If you have an Exchange Online license, you can set the mail attribute at the time of creation.
How is that even possible? if the account does not yet exist how can it have a license assigned ahead of time? I'm not following this part.
Because the mail attribute is tied to Exchange Online, you cannot write to that attribute unless you have an Exchange Online license. In this case, the mail attribute is ignored.
I suppose you may not see this as a viable use case, but wouldn't I be able to make the seldom decision to use an external email provider and don't rely on Exchange. I get that Mail is "tightly coupled/integrated" with other services from Microsoft but still as an end user this could ultimately be my choice. Additionally, in a migration scenario I don't think it would not be uncommon wanting to provision users from an HR system and make them eligible for a smaller subset of services (eg.
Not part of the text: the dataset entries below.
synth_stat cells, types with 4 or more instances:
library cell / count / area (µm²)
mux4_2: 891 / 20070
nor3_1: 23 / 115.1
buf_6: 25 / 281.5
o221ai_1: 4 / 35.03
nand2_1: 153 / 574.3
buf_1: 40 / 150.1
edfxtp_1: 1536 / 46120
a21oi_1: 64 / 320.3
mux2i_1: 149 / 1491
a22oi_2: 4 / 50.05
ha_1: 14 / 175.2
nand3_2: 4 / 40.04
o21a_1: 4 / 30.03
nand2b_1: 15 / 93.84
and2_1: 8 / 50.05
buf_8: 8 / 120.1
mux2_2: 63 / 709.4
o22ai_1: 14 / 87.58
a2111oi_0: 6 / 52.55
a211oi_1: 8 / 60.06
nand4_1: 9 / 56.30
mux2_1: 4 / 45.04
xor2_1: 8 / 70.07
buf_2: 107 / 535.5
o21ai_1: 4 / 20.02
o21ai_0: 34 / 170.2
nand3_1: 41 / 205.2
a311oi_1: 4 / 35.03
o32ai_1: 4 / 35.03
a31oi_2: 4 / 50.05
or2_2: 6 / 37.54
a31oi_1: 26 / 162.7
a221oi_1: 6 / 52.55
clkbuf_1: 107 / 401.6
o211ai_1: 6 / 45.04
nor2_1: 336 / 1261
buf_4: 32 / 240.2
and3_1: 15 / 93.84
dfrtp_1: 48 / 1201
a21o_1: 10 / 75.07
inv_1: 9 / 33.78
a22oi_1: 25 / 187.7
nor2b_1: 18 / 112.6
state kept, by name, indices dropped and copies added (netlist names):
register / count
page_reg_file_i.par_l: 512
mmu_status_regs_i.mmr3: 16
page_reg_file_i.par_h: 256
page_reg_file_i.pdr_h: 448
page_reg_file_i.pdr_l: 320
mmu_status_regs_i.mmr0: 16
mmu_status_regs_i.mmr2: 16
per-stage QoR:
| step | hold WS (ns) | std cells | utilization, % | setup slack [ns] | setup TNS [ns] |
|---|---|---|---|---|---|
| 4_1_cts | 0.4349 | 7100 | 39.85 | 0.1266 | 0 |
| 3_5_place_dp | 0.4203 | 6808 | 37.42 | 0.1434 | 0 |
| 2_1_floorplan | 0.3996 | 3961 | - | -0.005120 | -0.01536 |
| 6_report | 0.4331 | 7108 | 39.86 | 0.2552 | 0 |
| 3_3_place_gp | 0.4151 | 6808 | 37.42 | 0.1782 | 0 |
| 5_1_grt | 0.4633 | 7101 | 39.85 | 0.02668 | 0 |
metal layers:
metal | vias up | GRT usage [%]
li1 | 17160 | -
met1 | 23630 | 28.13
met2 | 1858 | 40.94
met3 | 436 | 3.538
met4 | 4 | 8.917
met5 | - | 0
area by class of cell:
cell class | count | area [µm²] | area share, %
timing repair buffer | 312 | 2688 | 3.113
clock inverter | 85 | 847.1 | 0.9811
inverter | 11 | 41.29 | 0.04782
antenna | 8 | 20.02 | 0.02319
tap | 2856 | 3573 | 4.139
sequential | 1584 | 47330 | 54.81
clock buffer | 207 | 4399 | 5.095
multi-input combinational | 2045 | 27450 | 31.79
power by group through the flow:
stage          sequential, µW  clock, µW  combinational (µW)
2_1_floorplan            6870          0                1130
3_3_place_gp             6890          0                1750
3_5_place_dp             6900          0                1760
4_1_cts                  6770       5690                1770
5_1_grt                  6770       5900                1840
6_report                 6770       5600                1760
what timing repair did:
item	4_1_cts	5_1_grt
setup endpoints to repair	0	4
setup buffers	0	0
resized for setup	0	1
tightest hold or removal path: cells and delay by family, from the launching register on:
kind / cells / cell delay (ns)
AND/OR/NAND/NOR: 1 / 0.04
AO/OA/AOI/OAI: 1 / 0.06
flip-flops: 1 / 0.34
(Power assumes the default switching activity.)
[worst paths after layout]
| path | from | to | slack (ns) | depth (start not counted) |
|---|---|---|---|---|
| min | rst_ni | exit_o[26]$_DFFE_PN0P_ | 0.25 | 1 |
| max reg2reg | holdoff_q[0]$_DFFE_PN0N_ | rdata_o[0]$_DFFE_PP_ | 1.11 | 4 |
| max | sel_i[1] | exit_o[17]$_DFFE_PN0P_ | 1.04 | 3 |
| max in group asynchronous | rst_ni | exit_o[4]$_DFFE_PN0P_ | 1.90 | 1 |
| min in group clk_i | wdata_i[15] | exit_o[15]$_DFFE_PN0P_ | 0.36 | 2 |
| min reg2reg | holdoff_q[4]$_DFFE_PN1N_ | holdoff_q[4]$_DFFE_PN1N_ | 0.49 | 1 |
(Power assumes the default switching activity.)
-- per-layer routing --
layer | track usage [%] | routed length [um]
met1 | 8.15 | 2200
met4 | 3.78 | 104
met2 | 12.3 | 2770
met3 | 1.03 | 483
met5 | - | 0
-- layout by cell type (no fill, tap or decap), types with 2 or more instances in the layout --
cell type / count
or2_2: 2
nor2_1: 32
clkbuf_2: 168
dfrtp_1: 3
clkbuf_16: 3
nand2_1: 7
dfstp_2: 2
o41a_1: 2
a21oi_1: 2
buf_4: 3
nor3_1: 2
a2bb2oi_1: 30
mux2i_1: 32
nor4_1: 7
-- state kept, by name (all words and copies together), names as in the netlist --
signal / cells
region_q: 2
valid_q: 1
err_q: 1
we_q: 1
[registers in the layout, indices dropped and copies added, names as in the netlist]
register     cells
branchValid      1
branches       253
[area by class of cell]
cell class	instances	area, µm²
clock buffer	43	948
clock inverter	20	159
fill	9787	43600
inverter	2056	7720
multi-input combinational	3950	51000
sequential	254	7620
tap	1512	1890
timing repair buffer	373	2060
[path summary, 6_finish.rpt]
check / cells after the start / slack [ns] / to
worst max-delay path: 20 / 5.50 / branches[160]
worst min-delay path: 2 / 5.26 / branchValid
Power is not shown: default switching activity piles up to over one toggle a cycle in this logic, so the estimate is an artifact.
### config.mk
export PLATFORM = sky130hd
export DESIGN_NAME = symbolTiming
export DESIGN_NICKNAME = d
export VERILOG_FILES = /design/src/multiHPkg.sv /design/src/symbolTiming.sv
export VERILOG_INCLUDE_DIRS = /design/src /design/src/include
export SDC_FILE = /design/constraint.sdc
export NUM_CORES = 1
export LEC_CHECK = 0
export ABC_AREA = 1
export BUFFER_PORTS_ARGS = -buffer_cell sky130_fd_sc_hd__buf_2
export CAP_MARGIN = 20
export CORE_MARGIN = 3
export CORE_UTILIZATION = 52
export CTS_CLUSTER_DIAMETER = 80
export CTS_CLUSTER_SIZE = 20
export DETAILED_ROUTE_END_ITERATION = 10
export PLACE_DENSITY = 0.93
export SLEW_MARGIN = 15
export SYNTH_ARGS = -nofsm -noshare
export SYNTH_HDL_FRONTEND = slang
export SYNTH_SLANG_ARGS = --single-unit
export TNS_END_PERCENT = 30
### constraint.sdc
create_clock -name clk -period 3 [get_ports clk]
set_input_delay 0.3 -clock clk [delete_from_list [all_inputs] [get_ports clk]]
set_output_delay 0.3 -clock clk [all_outputs]
set_load 0.05 [all_outputs]
### src/include/phaseTable.svh
/*
 * Phase reference table for the multi-h trellis.
 * Quantized 7*cos and 7*sin at sixteenth-turn phase steps,
 * 4-bit signed, shared by the filter bank and the bench model.
 */
`ifndef PHASE_TABLE_SVH
`define PHASE_TABLE_SVH

// one entry per sixteenth of a turn
localparam int phaseCount = 16;

// ----------------------------------------
// cosine, k = 0 .. 15
// ----------------------------------------
localparam logic signed [3:0] phaseCos [phaseCount] = '{
   7,  6,  5,  3,
   0, -3, -5, -6,
   -7, -6, -5, -3,
   0,  3,  5,  6
};

// ----------------------------------------
// sine, k = 0 .. 15
// ----------------------------------------
localparam logic signed [3:0] phaseSin [phaseCount] = '{
   0,  3,  5,  6,
   7,  6,  5,  3,
   0, -3, -5, -6,
   -7, -6, -5, -3
};

// trellis state s sits at table index 2s
// odd entries are the half-steps of h-index 0

`endif

### src/multiHPkg.sv
/*
 * Multi-h trellis package.
 * Widths, trellis size, modulation index type and the structs
 * that carry samples and branch metrics between the stages.
 */
`default_nettype none

package multiHPkg;

   // ----------------------------------------
   // widths and counts
   // ----------------------------------------
   // signed I or Q sample
   localparam int sampleWidth = 10;
   // carrier phase in eighths of a turn
   localparam int numStates = 8;
   localparam int stateWidth = 3;
   // signed path metric
   localparam int metricWidth = 18;
   // signed branch metric, two samples of I*cos + Q*sin
   localparam int branchWidth = 16;
   // index into the sixteenth-turn table
   localparam int phaseWidth = 4;

   `include "phaseTable.svh"

   // ----------------------------------------
   // types
   // ----------------------------------------
   // h-index 0 steps one eighth, h-index 1 steps two
   typedef enum logic {
      hIdx0 = 1'b0,
      hIdx1 = 1'b1
   } hIndexT;

   typedef struct packed {
      logic signed [sampleWidth-1:0] i;
      logic signed [sampleWidth-1:0] q;
   } iqSampleT;

   // both half-symbol samples of one symbol
   typedef struct packed {
      iqSampleT first;
      iqSampleT second;
      hIndexT   hIndex;
   } samplePairT;

   // metric[start state][bit], bit 1 moves the phase up
   typedef struct packed {
      logic [numStates-1:0][1:0][branchWidth-1:0] metric;
      hIndexT                                     hIndex;
   } branchSetT;

endpackage

`default_nettype wire

### src/symbolTiming.sv
/*
 * Symbol timing.
 * Pairs the two half-symbol samples of every symbol and tags
 * each pair with the alternating modulation index.
 */
`timescale 1ns/1ps
`default_nettype none

module symbolTiming (
   input  logic                  clk,
   input  logic                  reset,
   input  logic                  symEn,
   input  logic                  sym2xEn,
   input  multiHPkg::iqSampleT   sample,
   output multiHPkg::samplePairT pair,
   output logic                  pairValid
);
   import multiHPkg::*;

   iqSampleT firstHalf;
   logic     pending;
   hIndexT   hIndex;
   logic     firstStrobe;
   logic     secondStrobe;

   // symEn only counts together with sym2xEn
   assign firstStrobe  = sym2xEn && symEn;
   // orphan second half falls through here
   assign secondStrobe = sym2xEn && !symEn && pending;

   // hold first half until its partner arrives
   always_ff @(posedge clk) begin
      if (firstStrobe) begin
         firstHalf <= sample;
      end
   end

   // pair out on the edge that takes the second half
   always_ff @(posedge clk) begin
      if (secondStrobe) begin
         pair.first  <= firstHalf;
         pair.second <= sample;
         pair.hIndex <= hIndex;
      end
   end

   // ----------------------------------------
   // pending flag and index toggle
   // ----------------------------------------
   always_ff @(posedge clk) begin
      if (reset) begin
         pending   <= 1'b0;
         hIndex    <= hIdx0;
         pairValid <= 1'b0;
      end else begin
         pairValid <= secondStrobe;
         if (firstStrobe) begin
            pending <= 1'b1;
         end else if (secondStrobe) begin
            pending <= 1'b0;
            // index alternates once per completed symbol
            hIndex  <= (hIndex == hIdx0) ? hIdx1 : hIdx0;
         end
      end
   end

endmodule

`default_nettype wire

After elaboration in Yosys (flattened, before gate mapping)
Index checks and enable logic that the tools add are counted.
W data, S select, Z words.
- muxes and demuxes: 3
- bitwise logic cells: 1
- reductions and logical operators: 6
- operators by type and width (cell ; count):
    $logic_and A1 B1 Y1 ; 3
    $mux W1 ; 3
    $reduce_and A2 Y1 ; 1
    $reduce_bool A2 Y1 ; 1
    $logic_not A1 Y1 ; 1
    $not A1 Y1 ; 1
- logic and storage cells: 20
- register bits: 64
- bits of input ports: 24

Depth between registers and ports, before layout
Gate-level depths: netlist of the first run.
- word-level depth: 5
- depth in mapped cells: 4
- gate-level depth less buffers: 4

Worst setup path after synthesis of the first run
No wires, ideal clock.
- kind: reg-to-reg
- from: register pending
- to: register pair[0] in the netlist's numbering, enable pin
- setup slack: 1103 ps
- period minus slack after synthesis: 1897 ps
- cell stages (with the launch flop): 3
- data arrival time: 1490 ps
- setup time: 407 ps
- path buffers: 0
- cells stage by stage: dfxtp_1 nand2_2 nor2_2
- cells in the longest elaborated chain, start to end: 1
- ends and longest elaborated chain (what ; RTL line ; RTL):
    start: declaration ; symbolTiming.sv:21 ; logic pending;
    start signal: assignment ; symbolTiming.sv:52 ; pending <= 1'b0;
    start signal: assignment ; symbolTiming.sv:58 ; pending <= 1'b1;
    start signal: assignment ; symbolTiming.sv:60 ; pending <= 1'b0;
    $logic_and A1 B1 Y1 ; symbolTiming.sv:29 ; assign secondStrobe = sym2xEn && !symEn && pending;
    named net secondStrobe ; symbolTiming.sv:24 ; logic secondStrobe;
    end: declaration ; symbolTiming.sv:15 ; output multiHPkg::samplePairT pair,
The timed path passes the listed nets, and every way through them passes these cells.
A chain may end at the register's enable or synchronous reset.

Worst setup path in the final report of the first run
- from: register pending
- to: register pair[13] in the netlist's numbering, enable pin
The elaborated chain is that of the path after synthesis.

==> key figures, run 1 <==
Run status
  • Status: finished clean

Floorplanning
  • Total core area: 3470 um2
  • Core Rows: 21
  • Initial Utilization: 0.563
  • Die ar.: 4530 um2
  • Die Ht: 67.3 um
  • Io pins: 66
  • Die width: 67.3 um

Clocking
  • CTS tree: built
  • Post-CTS setup buffers: 0
  • Clock transition at the registers of the reported paths: 0.07 ns
  • Inserted Clock Buffers: 9
  • Hold Buf Count CTS: 0
  • Clock sinks: 64
  • Root buf cell: clkbuf_8
  • Clock latency on the worst-skew pair: about 0.32 ns
  • H-tree Lvls: 3
  • # resized after CTS: 0
  • CTS Buffer Depth: 2

Place
  • Final HPWL DP: 2110 um
  • GP Congestion: 0.683
  • Setup slack after placement: 1.38 ns
  • Placed cell area: about 2300 um2
  • IO buf count: 65

Logic synthesis
  • Ys Warns: 0
  • Yosys reg bits: 64
  • Xor and xnor fraction of the mapped netlist area: 0
  • Post-synthesis cell type count: 10
  • Largest family of logic cells by synthesized area: simple AND/OR/NAND/NOR gates
  • Compound-Gate Fraction of Synth Area: 0.00256
  • Post-synthesis mux area share: 0
  • Synth Cell Area: between 1500 and 2000 um2
  • Synth Area in Adders: 0
  • Register area share after synthesis: 0.968
  • Avg Inst Size Synth: roughly 25 um2
  • Synthesized instance count: 78
  • Net Count, Synth: between 100 and 150
  • Simple-gate area share of the yosys netlist: 0.0218

Critical path
  • Slowest cell on crit path: buf_4
  • R2R Setup Slk: 1.47 ns
  • Crit-path leading delay family: simple AND/OR/NAND/NOR gates
  • Cells on worst reg2reg path: 3
  • CP max stage delay: 0.40 ns
  • Crit. End Element: register
  • WP buf/inv: 1
  • Req. time, crit path: 2.99 ns
  • Setup CP Type: register to register
  • Critical R2R Capture: pair[13]
  • R2r startpoint: pending
  • Arrival time worst endpoint: around 1.5 ns
  • Worst Setup Start Kind: register
  • Critical path fanouts, max: 27
  • Crit-path cells: nand2_2, nor2_4, buf_4

STA
  • Final Hold Fails: 0
  • RSZ-0062 raised after global routing: false
  • Max Clk Rate: approximately 0.65 GHz
  • Max Slew Vio Count: 0
  • Slew margin rel.: 0.495
  • Period utilization: 0.509
  • Final setup skew: ~0.007 ns
  • Post-route setup slack: about 1.5 ns
  • Setup TNS: 0 ns
  • Period minus WS final: around 1.5 ns
  • Worst-Margin Slew: 0.756 ns
  • Final setup fails: 0
  • Hold Slack: 0.173 ns

Min path
  • Hold Path Stages: 1
  • Worst Hold End: pair[8]
  • Hold_sp: sample[7]
  • HP Class: input port to register

GRT
  • Vias in the first global route: approximately 890
  • GR Util met2: 0.227
  • Met1 Use GR: 0.188
  • Largest net degree at the start of global routing: 28
  • Gr busiest metal: met2
  • First-pass GRT wire length: 4510 um
  • Gr ovfl total: 0
  • Total GRT Usage: 0.150
  • Initial antenna violation count: 0
  • Grt met3 use: 0.0516

Cells and area
  • Final Cell Area: 2550 um2
  • Antenna diodes: 0
  • Most common cell after layout, fill and taps aside: buf_2
  • Layout Nets: approximately 180
  • Most frequent cells in the layout: buf_2 (65), edfxtp_1 (61), clkbuf_8 (9), inv_1 (4)
  • Layout area overhead: 30.7%
  • Proportion of layout cells with a drive suffix above 1: 0.500

Route
  • WL/cell: 15.5 um
  • Via count: 954
  • Routed wire length: 3200 um
  • DR vias/cell: ~4.6
  • Detail Route Antenna Nets: 0
  • Drt pass-1 iters: 5
  • # DRC: 0
  • Initial DRC Count: 44

Power and ir drop
  • Pleak: between 0.9 and 1 nW
  • Int Pwr: approximately 0.0015 W
  • Tot Pwr: 0.00184 W
  • P per Cell Area: 720 nW/um2
  • Net Switching: approximately 0.00035 W
  • Maximum VDD drop: 389 uV
  • Sw frac: 0.188
  • Share of power burned in the clock network: 0.409
  • Combinational share of power: 0.037
  • Part of the power in registers: 0.554

Run
  • Max-cap check violation count: 0
[power by group through the flow]
stage / Sequential, W / Combinational (W) / Clock (W)
floorplan: 0.00106 / 0.00000990 / 0
global placement: 0.00104 / 0.0000657 / 0
detailed placement: 0.00104 / 0.0000688 / 0
CTS: 0.00102 / 0.0000697 / 0.000770
global route: 0.00102 / 0.0000737 / 0.000809
finish: 0.00102 / 0.0000686 / 0.000752
[flip-flops by register name, indices dropped and copies added (netlist names)]
register / cells
firstHalf: 20
hIndex: 1
pair: 41
pairValid: 1
pending: 1
[final cells by class]
cell class,count,area (um2)
Tap cell,46,57.6
Fill cell,216,915
Timing Repair Buffer,66,333
Clock buffer,12,135
Sequential cell,64,1890
Clock inverter,4,68.8
Multi-Input combinational cell,10,52.6
Inverter,4,15.0
[per-stage QoR]
stage                      util  cells
after floorplan               -     78
final                     0.736    206
after global routing      0.736    206
after detailed placement  0.677    190
after global placement    0.677    190
after CTS                 0.736    206
[logic make-up (layout without fill, tap and decap cells)]
family | Yosys count | after routing
compound gates | 1 | 1
simple gates | 9 | 9
buf+inv | 4 | 86
flops | 64 | 64
[layer usage]
metal	vias to the layer above	wire length (um)
li1	454	-
met1	446	1390
met2	51	1480
met3	3	284
met4	0	39
met5	-	0
[how the worst max path moves through the flow]
stage	startpoint	to	slack, ns	depth (start not counted)
floorplan	pending	pair[0]	1.10	2
global placement	sym2xEn	pair[6]	1.44	4
detailed placement	sym2xEn	pair[26]	1.38	4
CTS	pending	pair[18]	1.45	3
global route	pending	pair[1]	1.33	3
finish	pending	pair[13]	1.47	3
[synthesized netlist by cell type]
cell	count	area, um2
nor3_1	1	5.00
nor2_2	1	6.26
nand2_2	1	6.26
edfxtp_1	61	1830
a21oi_1	1	5.00
dfxtp_1	3	60.1
nand2_1	3	11.3
nor2_1	2	7.51
inv_1	4	15.0
nand4_1	1	6.26
[worst register-to-register path, stage by stage (launching register included)]
cell and delay (ns):
dfxtp_1 0.36, nand2_2 0.08, nor2_4 0.35, buf_4 0.40
Note: power is estimated with default switching activity, not from simulation.
==> run 2, diff against run 1 <==
--- a/config.mk
+++ b/config.mk
@@ -10,11 +10,11 @@
 export BUFFER_PORTS_ARGS = -buffer_cell sky130_fd_sc_hd__buf_2
 export CAP_MARGIN = 20
 export CORE_MARGIN = 3
-export CORE_UTILIZATION = 52
+export CORE_UTILIZATION = 43
 export CTS_CLUSTER_DIAMETER = 80
 export CTS_CLUSTER_SIZE = 20
 export DETAILED_ROUTE_END_ITERATION = 10
-export PLACE_DENSITY = 0.93
+export PLACE_DENSITY = 0.84
 export SLEW_MARGIN = 15
 export SYNTH_ARGS = -nofsm -noshare
 export SYNTH_HDL_FRONTEND = slang
==> constraint.sdc (replaced) <==
create_clock -name clk -period 1.2 [get_ports clk]
set_input_delay 0.12 -clock clk [delete_from_list [all_inputs] [get_ports clk]]
set_output_delay 0.12 -clock clk [all_outputs]
set_load 0.05 [all_outputs]
==> run 2 against run 1 <==
Fmax grew 38%. Critical path depth is the same. Clock skew shrank 0.0022 ns. Highest routed layer unchanged. Critical endpoint is now pair[3].
==> key figures, run 2 (synthesis results as in run 1) <==
Run status
  • Status: finished clean (unchanged)

Critical path
  • Crit-path cells: nand2_2, nor2_4, buf_12 (was nand2_2, nor2_4, buf_4)
  • Worst Setup Start Kind: register (unchanged)
  • CP max stage delay: 0.34 ns (was 0.40 ns)
  • Crit. End Element: register (unchanged)
  • Critical path fanouts, max: 42 (was 27)
  • Setup CP Type: register to register (unchanged)
  • Req. time, crit path: 1.20 ns (was 2.99 ns)
  • Slowest cell on crit path: dfxtp_2 (was buf_4)
  • Arrival time worst endpoint: 1.10 ns (was 1.51 ns)

GRT
  • Total GRT Usage: 0.125 (was 0.150)
  • Gr ovfl total: 0 (unchanged)
  • First-pass GRT wire length: 4650 um (was 4510 um)
  • Largest net degree at the start of global routing: 43 (was 28)
  • Vias in the first global route: 975 (was 888)
  • Initial antenna violation count: 0 (unchanged)

Route
  • Detail Route Antenna Nets: 0 (unchanged)
  • # DRC: 0 (unchanged)
  • Drt pass-1 iters: 4 (was 5)
  • WL/cell: 14.5 um (was 15.5 um)
  • Via count: 1026 (was 954)
  • DR vias/cell: 4.58 (was 4.63)
  • Routed wire length: 3240 um (was 3200 um)
  • Initial DRC Count: 108 (was 44)

Clocking
  • Inserted Clock Buffers: 9 (unchanged)
  • Root buf cell: clkbuf_8 (unchanged)
  • Clock transition at the registers of the reported paths: 0.06 ns (was 0.07 ns)
  • H-tree Lvls: 3 (unchanged)
  • Clock sinks: 64 (unchanged)
  • CTS tree: built (unchanged)
  • # resized after CTS: 0 (unchanged)
  • CTS Buffer Depth: 2 (unchanged)
  • Clock latency on the worst-skew pair: 0.31 ns (was 0.32 ns)

Place
  • GP Congestion: 0.669 (was 0.683)
  • IO buf count: 65 (unchanged)
  • Placed cell area: 2390 um2 (was 2350 um2)
  • Setup slack after placement: 0.0880 ns (was 1.38 ns)
  • Final HPWL DP: 2190 um (was 2110 um)

Floorplanning
  • Initial Utilization: 0.465 (was 0.563)
  • Io pins: 66 (unchanged)
  • Die ar.: 5390 um2 (was 4530 um2)
  • Die width: 73.4 um (was 67.3 um)
  • Die Ht: 73.4 um (was 67.3 um)
  • Total core area: 4200 um2 (was 3470 um2)
  • Core Rows: 23 (was 21)

Cells and area
  • Largest registers: pair: 41 flops, firstHalf: 20 flops (unchanged)
  • Most common cell after layout, fill and taps aside: buf_2 (unchanged)
  • Util after Layout: 0.637 (was 0.736)
  • Largest register FFs: 41 (unchanged)
  • Final Cell Area: 2680 um2 (was 2550 um2)
  • Proportion of layout cells with a drive suffix above 1: 0.454 (was 0.500)
  • Layout area overhead: 36.9% (was 30.7%)
  • Antenna diodes: 0 (unchanged)
  • Reg with most FFs: pair (unchanged)
  • Most frequent cells in the layout: buf_2 (65), edfxtp_1 (61), dlygate4sd3_1 (14), clkbuf_8 (9) (was buf_2 (65), edfxtp_1 (61), clkbuf_8 (9), inv_1 (4))
  • Layout Nets: 194 (was 179)

Power and ir drop
  • Maximum VDD drop: 750 uV (was 389 uV)
  • P per Cell Area: 1540 nW/um2 (was 720 nW/um2)
  • Pleak: 1.03 nW (was 0.985 nW)

STA
  • Hold Slack: 0.0166 ns (was 0.173 ns)
  • Max Slew Vio Count: 0 (unchanged)
  • Final Hold Fails: 0 (unchanged)
  • Max Clk Rate: 0.902 GHz (was 0.655 GHz)
  • Worst-Margin Slew: 0.261 ns (was 0.756 ns)
  • RSZ-0062 raised after global routing: false (unchanged)
  • Period utilization: 0.923 (was 0.509)
  • Final setup fails: 0 (unchanged)
  • Final setup skew: 0.00482 ns (was 0.00706 ns)
  • Period minus WS final: 1.11 ns (was 1.53 ns)
  • Slew margin rel.: 0.827 (was 0.495)
  • Post-route setup slack: 0.0918 ns (was 1.47 ns)

Min path
  • HP Class: input port to register (unchanged)

Run
  • Max-cap check violation count: 0 (unchanged)
run 2: changes by cell type in the layout (fill, tap and decap cells not counted), sizes merged:
cell	before	now
dlygate4sd3	0	14
bufinv	2	0
buf	66	67
clkbuf	12	13
run 2: worst max-delay path: cells and delay by family (launching register included):
family / cells / cell delay, ns
buffers and inverters: 1 / 0.24
flip-flops: 1 / 0.34
AND/OR/NAND/NOR: 2 / 0.20
run 2: final cells by class:
class	instances	area, um2
timing repair buffer	81	505
inverter	4	15.0
clock inverter	2	7.51
fill	299	1530
multi-input combinational	10	52.6
tap	50	62.6
clock buffer	13	139
sequential	64	1890
run 2: stage by stage:
stage / cells / setup TNS (ns) / power, W
2_1_floorplan: 78 / -9.81 / 0.00268
3_3_place_gp: 195 / 0 / 0.00276
3_5_place_dp: 195 / 0 / 0.00278
4_1_cts: 224 / 0 / 0.00419
5_1_grt: 224 / 0 / 0.00429
6_report: 224 / 0 / 0.00413
run 2: final timing paths:
| check | startpoint | endpoint | slack (ns) | cells after the start |
|---|---|---|---|---|
| setup / recovery | pending | pair[3] | 0.09 | 3 |
| hold / removal | sample[17] | pair[18] | 0.02 | 1 |
| setup reg to reg | pending | pair[3] | 0.09 | 3 |
| hold reg to reg | firstHalf[9] | pair[30] | 0.42 | 0 |
run 2: routing by layer:
layer  global-route usage  wire [um]
met1                0.141       1250
met2                0.203       1650
met3               0.0369        296
met4               0.0905         50
met5                    0          0
run 2: power by group:
part	switching [W]	internal (W)	total (W)	leakage, nW
logic	0.000134	0.0000821	0.000216	0.371
registers	0.0000178	0.00253	0.00255	0.582
clock network	0.000638	0.000727	0.00137	0.0726
run 2: what timing repair did:
item,in CTS,in global routing
setup buffers,0,0
endpoints found under the hold margin,28,0
hold buffers,14,0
Teams only) and allow other users in the tenant to be able to at least know how they could contact the user via what I interpret as this "primary email" which would need to be stored in the mail property.
To set an external (non-Microsoft, personal email) on the user profile, use the attribute otherMails.
otherMails is a string collection.
Can you please clarify:
- An example expression on how to set that value using an expression
- Does this mean I won't be able to manually as an admin register other emails for the user because the provisioning app will most likely overwrite them?